By Ben Nuckols
Associated Press
WASHINGTON (AP) — The man who shot President Ronald Reagan and three other people in 1981 won’t face new charges in the death last summer of Reagan’s former press secretary, according to federal prosecutors.
John Hinckley was found not guilty by reason of insanity in the shootings of Reagan, his then-press secretary James Brady, a Secret Service agent and a police officer. Hinckley, 59, has been committed to a psychiatric hospital for the past 32 years, although he now spends more than half of each month at his mother’s home in Virginia.

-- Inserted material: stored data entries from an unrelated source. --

## src/hw/serializer_cfg_params.svh

```systemverilog
`ifndef SERIALIZER_CFG_PARAMS_SVH
`define SERIALIZER_CFG_PARAMS_SVH

// Register offsets
`define CFG_ADDR_GENERAL 8'h03
`define CFG_ADDR_MODE 8'h04

// Reset values
`define CFG_GENERAL_RESET 8'hD2
`define CFG_MODE_RESET 8'h80

// Writable bit masks
`define CFG_GENERAL_MASK 8'hBA
`define CFG_MODE_MASK 8'hA0

// General configuration field positions
`define CFG_BIT_CRC_CHECK 7
`define CFG_BIT_AUTO_ACK 5
`define CFG_BIT_FILTER 4
`define CFG_BIT_PASS_THROUGH 3
`define CFG_BIT_OSC_FALLBACK 1

// Mode select field positions
`define CFG_BIT_FAILSAFE_LOW 7
`define CFG_BIT_CRC_ERR_CLEAR 5

// Sync filter: pulses shorter than this many clocks are rejected
`define CFG_FILTER_CYCLES 2

`endif

```

## src/hw/serializer_cfg_pkg.sv

```systemverilog
package serializer_cfg_pkg;

    typedef struct packed {
        logic video_active;
        logic line_sync;
        logic frame_sync;
    } sync_bundle_t;

    typedef struct packed {
        logic crc_check_enable;
        logic crc_counter_clear;
        logic filter_enable;
        logic oscillator_fallback_enable;
        logic failsafe_low;
    } core_ctrl_t;

    typedef struct packed {
        logic auto_ack;
        logic pass_through;
        logic pass_all;
    } i2c_port_ctrl_t;

endpackage

```

## src/hw/sync_glitch_filter.sv

```systemverilog
`timescale 1ns/1ps
`include "serializer_cfg_params.svh"

module sync_glitch_filter #(
    parameter int HOLD_CYCLES = `CFG_FILTER_CYCLES
) (
    input wire logic clk,
    input wire logic rst,
    input wire logic enable,
    input wire logic din,
    output logic dout
);

    logic meta_reg;
    logic sync_reg;
    logic [7:0] run_reg;
    logic [7:0] run_next;
    logic out_reg;
    logic out_next;
    wire logic differs;

    assign differs = sync_reg != out_reg;
    assign run_next = differs ? 8'(run_reg + 8'h01) : 8'h00;
    // When enabled, accept a new level only once it has held the full filter span; when disabled, pass sync_reg straight through
    assign out_next = !enable ? sync_reg :
                      (differs && run_next >= 8'(HOLD_CYCLES)) ? sync_reg : out_reg;

    always_ff @(posedge clk or posedge rst)
    begin
        if (rst)
        begin
            meta_reg <= 1'b0;
            sync_reg <= 1'b0;
            run_reg <= 8'h00;
            out_reg <= 1'b0;
        end
        else
        begin
            meta_reg <= din;
            sync_reg <= meta_reg;
            run_reg <= (out_next != out_reg) ? 8'h00 : run_next;
            out_reg <= out_next;
        end
    end

    assign dout = out_reg;

endmodule

```

## src/hw/serializer_general_config_regs.sv

```systemverilog
// Behaviour
// - Bit 7 enables back-channel CRC checker.
// - Auto-acknowledge remote deserializer writes immediately.
// - With pass-all, auto-ack covers every remote slave.
// - Auto-ack suppresses remote NACK towards master.
// - Filter drops sync pulses under two clocks.
// - Pass-through forwards alias-matching I2C transactions.
// - Second-port select steers auto-ack, pass-through.
// - Fallback to oscillator when TMDS clock absent.
// - Failsafe bit: zero high, one low.
// - CRC clear bit holds counters cleared.
`timescale 1ns/1ps
`include "serializer_cfg_params.svh"

module serializer_general_config_regs (
    input wire logic clk,
    input wire logic rst,
    // Register access from the serial control bus engine
    input wire logic reg_write,
    input wire logic [7:0] reg_addr,
    input wire logic [7:0] reg_wdata,
    output logic [7:0] reg_rdata,
    // Port selection and pass-all from elsewhere in the bank
    input wire logic second_port_select,
    input wire logic i2c_pass_all,
    // I2C forwarding engine handshake
    input wire logic remote_write_pending,
    input wire logic remote_target_is_deser,
    input wire logic remote_nack,
    input wire logic alias_match,
    output logic local_ack,
    output logic forward_to_remote,
    output logic relay_nack,
    // Clock source
    input wire logic tmds_clock_present,
    output logic use_internal_osc,
    // Video sync inputs
    input wire logic video_active_input,
    input wire logic line_sync_input,
    input wire logic frame_sync_input,
    output serializer_cfg_pkg::sync_bundle_t sync_filtered,
    // Control to the core
    output serializer_cfg_pkg::core_ctrl_t core_ctrl,
    output serializer_cfg_pkg::i2c_port_ctrl_t port0_ctrl,
    output serializer_cfg_pkg::i2c_port_ctrl_t port1_ctrl
);

    // ----------------------------------------
    // Register storage
    // ----------------------------------------
    logic [7:0] general_configuration_reg;
    logic [7:0] mode_select_reg;
    logic port1_auto_ack_reg;
    logic port1_pass_through_reg;
    logic [7:0] general_configuration_next;
    logic [7:0] mode_select_next;
    logic port1_auto_ack_next;
    logic port1_pass_through_next;
    logic [7:0] rdata_reg;

    wire logic hit_general;
    wire logic hit_mode;
    wire logic [7:0] general_view;
    wire logic [7:0] wr_general;

    function automatic logic [7:0] masked_merge(input logic [7:0] old_val, input logic [7:0] new_val,
                                                input logic [7:0] mask);
        masked_merge = (old_val & ~mask) | (new_val & mask);
    endfunction

    assign hit_general = reg_write && reg_addr == `CFG_ADDR_GENERAL;
    assign hit_mode = reg_write && reg_addr == `CFG_ADDR_MODE;

    // Port-specific bits live in a per-port copy selected by second_port_select
    assign general_view = second_port_select ?
        {general_configuration_reg[7:6], port1_auto_ack_reg, general_configuration_reg[4],
         port1_pass_through_reg, general_configuration_reg[2:0]} : general_configuration_reg;
    assign wr_general = masked_merge(general_view, reg_wdata, `CFG_GENERAL_MASK);

    always_comb
    begin
        general_configuration_next = general_configuration_reg;
        port1_auto_ack_next = port1_auto_ack_reg;
        port1_pass_through_next = port1_pass_through_reg;
        if (hit_general)
        begin
            general_configuration_next[7] = wr_general[7];
            general_configuration_next[4] = wr_general[4];
            general_configuration_next[1] = wr_general[1];
            if (second_port_select)
            begin
                port1_auto_ack_next = wr_general[`CFG_BIT_AUTO_ACK];
                port1_pass_through_next = wr_general[`CFG_BIT_PASS_THROUGH];
            end
            else
            begin
                general_configuration_next[5] = wr_general[5];
                general_configuration_next[3] = wr_general[3];
            end
        end
    end

    // Clear bit is never self-cleared; only software writes change it
    assign mode_select_next = hit_mode ? masked_merge(mode_select_reg, reg_wdata, `CFG_MODE_MASK)
                                       : mode_select_reg;

    always_ff @(posedge clk or posedge rst)
    begin
        if (rst)
            general_configuration_reg <= `CFG_GENERAL_RESET;
        else
            general_configuration_reg <= general_configuration_next;
    end

    always_ff @(posedge clk or posedge rst)
    begin
        if (rst)
            mode_select_reg <= `CFG_MODE_RESET;
        else
            mode_select_reg <= mode_select_next;
    end

    // Second-port copies of auto-ack and pass-through, both off after reset
    always_ff @(posedge clk or posedge rst)
    begin
        if (rst)
        begin
            port1_auto_ack_reg <= 1'b0;
            port1_pass_through_reg <= 1'b0;
        end
        else
        begin
            port1_auto_ack_reg <= port1_auto_ack_next;
            port1_pass_through_reg <= port1_pass_through_next;
        end
    end

    // ----------------------------------------
    // Read path
    // ----------------------------------------
    wire logic [7:0] rdata_next;

    assign rdata_next = (reg_addr == `CFG_ADDR_GENERAL) ? (general_view & `CFG_GENERAL_MASK) :
                        (reg_addr == `CFG_ADDR_MODE) ? (mode_select_reg & `CFG_MODE_MASK) :
                        8'h00;

    always_ff @(posedge clk or posedge rst)
    begin
        if (rst)
            rdata_reg <= 8'h00;
        else
            rdata_reg <= rdata_next;
    end

    assign reg_rdata = rdata_reg;

    // ----------------------------------------
    // I2C path decisions
    // ----------------------------------------
    wire logic cur_auto_ack;
    wire logic cur_pass_through;
    wire logic ack_eligible;
    wire logic local_ack_next;
    wire logic forward_next;
    wire logic relay_nack_next;
    serializer_cfg_pkg::i2c_port_ctrl_t port0_next;
    serializer_cfg_pkg::i2c_port_ctrl_t port1_next;
    logic local_ack_reg;
    logic forward_reg;
    logic relay_nack_reg;
    serializer_cfg_pkg::i2c_port_ctrl_t port0_reg;
    serializer_cfg_pkg::i2c_port_ctrl_t port1_reg;

    assign cur_auto_ack = second_port_select ? port1_auto_ack_reg
                                             : general_configuration_reg[`CFG_BIT_AUTO_ACK];
    assign cur_pass_through = second_port_select ? port1_pass_through_reg
                                                 : general_configuration_reg[`CFG_BIT_PASS_THROUGH];
    assign ack_eligible = remote_target_is_deser || i2c_pass_all;
    assign local_ack_next = remote_write_pending && cur_auto_ack && ack_eligible;
    assign forward_next = alias_match && cur_pass_through;
    // Master was already answered, so a late remote NACK is swallowed
    assign relay_nack_next = remote_nack && !cur_auto_ack;
    assign port0_next = '{auto_ack: general_configuration_reg[`CFG_BIT_AUTO_ACK],
                          pass_through: general_configuration_reg[`CFG_BIT_PASS_THROUGH],
                          pass_all: i2c_pass_all};
    assign port1_next = '{auto_ack: port1_auto_ack_reg, pass_through: port1_pass_through_reg,
                          pass_all: i2c_pass_all};

    always_ff @(posedge clk or posedge rst)
    begin
        if (rst)
        begin
            local_ack_reg <= 1'b0;
            forward_reg <= 1'b0;
            relay_nack_reg <= 1'b0;
        end
        else
        begin
            local_ack_reg <= local_ack_next;
            forward_reg <= forward_next;
            relay_nack_reg <= relay_nack_next;
        end
    end

    always_ff @(posedge clk or posedge rst)
    begin
        if (rst)
        begin
            port0_reg <= '0;
            port1_reg <= '0;
        end
        else
        begin
            port0_reg <= port0_next;
            port1_reg <= port1_next;
        end
    end

    assign local_ack = local_ack_reg;
    assign forward_to_remote = forward_reg;
    assign relay_nack = relay_nack_reg;
    assign port0_ctrl = port0_reg;
    assign port1_ctrl = port1_reg;

    // ----------------------------------------
    // Clock source and core control
    // ----------------------------------------
    logic clk_meta_reg;
    logic clk_sync_reg;
    logic osc_reg;
    wire logic osc_next;
    serializer_cfg_pkg::core_ctrl_t core_reg;
    serializer_cfg_pkg::core_ctrl_t core_next;

    assign osc_next = general_configuration_reg[`CFG_BIT_OSC_FALLBACK] && !clk_sync_reg;
    assign core_next = '{crc_check_enable: general_configuration_reg[`CFG_BIT_CRC_CHECK],
                         crc_counter_clear: mode_select_reg[`CFG_BIT_CRC_ERR_CLEAR],
                         filter_enable: general_configuration_reg[`CFG_BIT_FILTER],
                         oscillator_fallback_enable: general_configuration_reg[`CFG_BIT_OSC_FALLBACK],
                         failsafe_low: mode_select_reg[`CFG_BIT_FAILSAFE_LOW]};

    // Presence starts as seen, so leaving reset does not flick to the oscillator
    always_ff @(posedge clk or posedge rst)
    begin
        if (rst)
        begin
            clk_meta_reg <= 1'b1;
            clk_sync_reg <= 1'b1;
        end
        else
        begin
            clk_meta_reg <= tmds_clock_present;
            clk_sync_reg <= clk_meta_reg;
        end
    end

    always_ff @(posedge clk or posedge rst)
    begin
        if (rst)
        begin
            osc_reg <= 1'b0;
            core_reg <= '0;
        end
        else
        begin
            osc_reg <= osc_next;
            core_reg <= core_next;
        end
    end

    assign use_internal_osc = osc_reg;
    assign core_ctrl = core_reg;

    // ----------------------------------------
    // Sync input filters
    // ----------------------------------------
    logic de_f;
    logic hs_f;
    logic vs_f;
    wire logic filt_en;

    assign filt_en = general_configuration_reg[`CFG_BIT_FILTER];

    sync_glitch_filter #(.HOLD_CYCLES(`CFG_FILTER_CYCLES)) u_de_filter (
        .clk(clk),
        .rst(rst),
        .enable(filt_en),
        .din(video_active_input),
        .dout(de_f)
    );

    sync_glitch_filter #(.HOLD_CYCLES(`CFG_FILTER_CYCLES)) u_hs_filter (
        .clk(clk),
        .rst(rst),
        .enable(filt_en),
        .din(line_sync_input),
        .dout(hs_f)
    );

    sync_glitch_filter #(.HOLD_CYCLES(`CFG_FILTER_CYCLES)) u_vs_filter (
        .clk(clk),
        .rst(rst),
        .enable(filt_en),
        .din(frame_sync_input),
        .dout(vs_f)
    );

    assign sync_filtered = '{video_active: de_f, line_sync: hs_f, frame_sync: vs_f};

endmodule

```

Brady was shot in the head and suffered debilitating injuries, including partial paralysis, and died in August at age 73. The Virginia medical examiner’s office ruled his death a homicide attributable to the gunshot wound and its complications. But new criminal charges against Hinckley were considered unlikely.
U.S. Attorney Ronald Machen announced last Friday that Hinckley won’t be charged, in part because prosecutors are barred from arguing now that Hinckley was sane at the time of the shootings. A prosecution would also be precluded by law because District of Columbia courts before 1987 did not allow homicide cases to be brought if the victim died more than a year and a day after the injury.
“The conclusion, I think, was inevitable. The prosecution would have been barred as a matter of fact, as a matter of law,” said Barry Levine, Hinckley’s attorney.
The Brady family said in a written statement that it respects Machen’s decision.
“We deeply appreciate the extraordinary outpouring of love and support since the Bear’s passing,” Brady’s family said, using his nickname. “We miss him greatly.”
Along with his wife, Sarah, Brady became the face of the gun-control movement in the United States after the shooting. He was beloved by the Washington press corps for his quick, self-deprecating wit.
Hinckley told authorities that he shot Reagan to impress actress Jodie Foster. Officials at St. Elizabeths Hospital in Washington have said that Hinckley’s mental illness has been in remission for decades.
“He is just haunted by what he did as a result of a mental illness. Now, of course, he is well and he confronts, every day, this tragedy,” Levine said.
In addition to the time he spends at his mother’s house, where he may eventually be allowed to live full time, Hinckley has permission to drive on his own and to take unsupervised outings lasting up to four hours. He must carry a GPS-enabled cellphone while unsupervised, and his use of the Internet is restricted.